***** Data *****
[src/rtl/alram_arb2_pkg.sv]
// alram_arb2_pkg: requester ids and read-tag type shared by the arbiter slice
package alram_arb2_pkg;
  localparam logic REQ_A = 1'b0;
  localparam logic REQ_B = 1'b1;
  typedef struct packed {
    logic vld;
    logic own;
  } tag_t;
endpackage

[src/rtl/alram_arb2_rr_arb2.sv]
// rr_arb2: two-way arbiter with selectable fixed priority (A wins) or round-robin
module rr_arb2
  import alram_arb2_pkg::*;
(
  input  logic       clk,
  input  logic       rst,
  input  logic [1:0] req,
  input  logic       pri_fixed,
  output logic [1:0] gnt
);
  logic ptr;
  logic both;
  // a sole requester always wins; contention goes to A when fixed, else to the pointer
  always_comb begin
    both = &req;
    gnt[0] = req[0] & (!req[1] | pri_fixed | (ptr == REQ_A));
    gnt[1] = req[1] & !gnt[0];
  end
  // pointer flips only on a contended round-robin grant so the loser goes next
  always_ff @(posedge clk)
    ptr <= rst ? REQ_A : (both && !pri_fixed) ? ~ptr : ptr;
endmodule

[src/rtl/alram_arb2.sv]
// alram_arb2: shares one 2-cycle-latency RAM between requesters A and B
module alram_arb2
  import alram_arb2_pkg::*;
#(
  parameter int WID  = 256,
  parameter int AWID = 5,
  parameter int RLAT = 2
) (
  input  logic            clk,
  input  logic            rst,
  input  logic            cfg_pri,
  input  logic            a_rreq,
  input  logic [AWID-1:0] a_raddr,
  output logic            a_rgnt,
  output logic            a_rvld,
  output logic [WID-1:0]  a_rdata,
  input  logic            a_wreq,
  input  logic [AWID-1:0] a_waddr,
  input  logic [WID-1:0]  a_wdata,
  output logic            a_wgnt,
  input  logic            b_rreq,
  input  logic [AWID-1:0] b_raddr,
  output logic            b_rgnt,
  output logic            b_rvld,
  output logic [WID-1:0]  b_rdata,
  input  logic            b_wreq,
  input  logic [AWID-1:0] b_waddr,
  input  logic [WID-1:0]  b_wdata,
  output logic            b_wgnt,
  output logic [AWID-1:0] ram_ra,
  input  logic [WID-1:0]  ram_rdo,
  output logic [AWID-1:0] ram_wa,
  output logic [WID-1:0]  ram_wdi,
  output logic            ram_we,
  output logic            busy
);
  logic [1:0] rg, wg;
  logic [AWID-1:0] ra_last;
  tag_t tag [RLAT];
  rr_arb2 u_rd (.clk(clk), .rst(rst), .req({b_rreq, a_rreq}), .pri_fixed(cfg_pri), .gnt(rg));
  rr_arb2 u_wr (.clk(clk), .rst(rst), .req({b_wreq, a_wreq}), .pri_fixed(cfg_pri), .gnt(wg));
  // grant fan-out, RAM muxing and read return decode; rvld is masked while in reset
  always_comb begin
    a_rgnt = rg[0];
    b_rgnt = rg[1];
    a_wgnt = wg[0];
    b_wgnt = wg[1];
    ram_ra = rg[0] ? a_raddr : rg[1] ? b_raddr : ra_last;
    ram_we = |wg;
    ram_wa = wg[1] ? b_waddr : a_waddr;
    ram_wdi = wg[1] ? b_wdata : a_wdata;
    a_rdata = ram_rdo;
    b_rdata = ram_rdo;
    a_rvld = tag[RLAT-1].vld & (tag[RLAT-1].own == REQ_A) & !rst;
    b_rvld = tag[RLAT-1].vld & (tag[RLAT-1].own == REQ_B) & !rst;
    busy = 1'b0;
    for (int i = 0; i < RLAT; i++) busy = busy | tag[i].vld;
  end
  // held read address and owner tag shift register matched to the RAM latency
  always_ff @(posedge clk) begin
    ra_last <= rst ? '0 : ram_ra;
    tag[0] <= rst ? '0 : tag_t'{vld: |rg, own: rg[1]};
    for (int i = 1; i < RLAT; i++) tag[i] <= rst ? '0 : tag[i-1];
  end
endmodule
[config.mk]
export PLATFORM = sky130hd
export DESIGN_NAME = alram_arb2
export DESIGN_NICKNAME = d
export VERILOG_FILES = /design/src/rtl/alram_arb2_pkg.sv /design/src/rtl/alram_arb2_rr_arb2.sv /design/src/rtl/alram_arb2.sv
export SDC_FILE = /design/constraint.sdc
export NUM_CORES = 1
export LEC_CHECK = 0
export ABC_AREA = 1
export CORE_AREA = 2 2 614 616
export DETAILED_ROUTE_END_ITERATION = 12
export DIE_AREA = 0 0 616 618
export DONT_BUFFER_PORTS = 1
export GPL_TIMING_DRIVEN = 1
export PLACE_DENSITY = 0.3
export SLEW_MARGIN = 20
export SYNTH_ARGS = -nofsm -noshare
export SYNTH_HDL_FRONTEND = slang
export SYNTH_SLANG_ARGS = --single-unit
[constraint.sdc]
create_clock -name clk -period 1.4 [get_ports clk]
set_input_delay 0.28 -clock clk [delete_from_list [all_inputs] [get_ports clk]]
set_output_delay 0.28 -clock clk [all_outputs]
set_load 0.02 [all_outputs]
==> results.toml <==
[clock_network]
cts_max_level = 1
cts_tree = "built"
insertion_delay_ps = 250
clock-root-buffer = "clkbuf_16"
cts-buffers-inserted = 3
cts_buffer_depth = 2
clkTransAtPathRegs_ps = 50
cts_num_sinks = 11

[placement]
placed_cell_area_um2 = 14300
dpl.hpwl_mm = 298
dp.cells = 6079
gp_congestion = 0.860
numPortBuffers = 0
dpl_worst_slack_ps = -921

[logic_synthesis]
synth_top_area_share_pct = 46.6
synth.top_cells.by_count = "nand2_1, buf_4, nand3_1, buf_2, inv_1"
synthFlopType = "dfxtp_1"
yosysSeqAreaShare_pct = 2.65
syn_area_um2 = 8300
postSynthAreaPerCell_um2 = 5.59
yosysWarningCount = 0
synth_edf_count = 0
async_flop_share_pct = 0
syn_inst = 1484
synth_area_leaders = "buf_4, nand2_1, nand3_1, dfxtp_1, buf_6"
syn_nets = 2279
yosysMostFrequentCell = "nand2_1"
yosys.area.top_type = "buf_4"
synth.distinct_cells = 19
synth_seq_cells = 11

[final_layout]
utilization_pct = 4.26
drive_gt1_share_pct = 51.8
nets = 1901
fin_area_um2 = 15900
syn2layout_area_growth_pct = 92.0
fill_cells = 44400
final_cells = 6177

[power]
clockPowerShare_pct = 8.4
swShare_pct = 58.3
power_density_nw_per_um2 = 434
peakVddDrop_v = 0.000246
power_switching_mw = 4.04
p_int_mw = 2.88
p_leak_nw = 4.73
seq_power_share_pct = 4.9
total_power_mw = 6.92
combPwrFrac_pct = 86.7

[run_status]
status = "finished, violations left"
violations = "setup timing"

[detailed_routing]
drtAntennaViolNets = 0
wl_per_cell_um = 50.5
remaining_drc_errors = 0
vias = 10900
drtPass1Iterations = 8
drt-total-wl_mm = 312
drtIter0Drc = 945
viasPerCell = 1.76

[floorplanning]
die_w_um = 616
dieHeight_um = 618
rows = 225
fp.coreArea_um2 = 374000
die_area_um2 = 381000
start_util_pct = 2.22
ios = 1581

[worst_setup_path]
crit_path_start = "u_wr.ptr$_SDFFE_PP0P_"
worst-r2r-cell-count = 6
cp_top_family = "simple AND/OR/NAND/NOR gates"
critPathMaxStageDelay_ps = 420
reg2reg_to = "ra_last[0]$_SDFF_PP0_"
worstReg2RegStart = "u_rd.ptr$_SDFFE_PP0P_"
worst_ep_arrival_time_ps = 1890
start_kind = "flop"
cp.required_ps = 1120
end_kind = "output port"
critPathBufInv = 2
cp_max_fo = 11
crit_slowest_cell = "nand3_1"
reg2reg_slack_ps = 380
crit_chain = "nand3_4, nand2_8, buf_4, nand3_1, nand2_2, buf_12"
crit_type = "flop to output port"

[hold_path]
min_from = "rst"
min_path_cells = 1
min_path_type = "input port to flop"
min_to = "tag[0][2]$_SDFF_PP0_"

[timing]
slew_viol_final = 0
slew_headroom_pct = 25.2
period_minus_slack_ps = 2170
setup_tns_ps = -156690
hold_violations = 0
setup_violations = 270
finClkSkew_ps = 2.45
worst_pin_slew_ps = 1120
rsz0062_at_grt = "yes"
holdWs_ps = 153
worst_slack_ps = -770
fmax_mhz = 461
fin_crit_sh_pct = 155

[grt]
antenna_found_initial = 262
grt_usage_pct = 15.7
grt_pass1_wl_mm = 333
grt_max_degree = 267
overflow = 0
first_global_vias = 9064

[run]
drv_cap = 0
[metal layers]
metal	track usage, %	vias to the layer above	share of wire (%)
met5	0.821	-	0.29
li1	-	3466	-
met3	20.0	542	27
met2	24.3	2178	44
met1	11.9	4601	26
met4	3.32	92	2.7
[how the worst max path moves through the flow]
stage / endpoint / slack [ps] / cells after the start
2_1_floorplan: ram_wdi[100] / -20 / 5
3_3_place_gp: ram_wdi[229] / -920 / 7
3_5_place_dp: ram_wdi[229] / -920 / 7
4_1_cts: ram_wdi[104] / -720 / 9
5_1_grt: ram_wdi[104] / -760 / 9
6_report: ram_wdi[206] / -770 / 6
[cell type report]
cell class	count	area (µm²)	area share (%)
Tap cell	4994	6250	39.2
Multi-Input combinational cell	842	5080	31.8
Timing Repair Buffer	219	4010	25.1
Sequential cell	11	221	1.39
Antenna cell	78	195	1.22
Inverter	29	111	0.699
Clock buffer	3	75.1	0.471
Clock inverter	1	5.00	0.0314
[cell usage in the layout, fill, tap and decap left out, types with 6 or more instances in the layout]
cell type and count:
nand2_1 250, nand2_2 241, nand3_1 218, buf_12 159, diode_2 78, nand2_4 46
nand3_4 33, buf_4 29, inv_1 27, nor2_1 22, nand3_2 17, buf_6 14
buf_16 13, dfxtp_1 10, nand2_8 7, clkbuf_16 6
[cells by family (layout without fill, tap and decap cells)]
kind of cell	Yosys count	count (layout)	share of synthesized area, %
AND/OR/NAND/NOR	840	840	42.9
buffers and inverters	631	252	54.3
flip-flops	11	11	2.65
AO/OA/AOI/OAI	2	2	0.151
other	0	78	0
[power groups by stage]
stage                     sequential, mW  combinational, mW  clock, mW
after detailed placement           0.346               5.74          0
after global routing               0.342               6.34      0.605
after CTS                          0.340               6.05      0.588
after floorplan                    0.345               4.31          0
final                              0.340               6.00      0.583
after global placement             0.345               5.73          0
[flip-flops by register name, summed over array words and instances (netlist names)]
name      flops
u_rd.ptr      1
tag           4
ra_last       5
u_wr.ptr      1
[repair_timing]
item,4_1_cts,5_1_grt
gates resized for setup,173,91
setup buffers,12,0
setup endpoints to repair,270,270
gates cloned,2,3
hold buffers,0,0
pin swaps,37,25
Note: power is estimated with default switching activity, not from simulation.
*****
- **Activity**: Search the entries for the word "placement" and copy every line that holds it.

- **Answer for the task**:
[placement]
after detailed placement           0.346               5.74          0
after global placement             0.345               5.73          0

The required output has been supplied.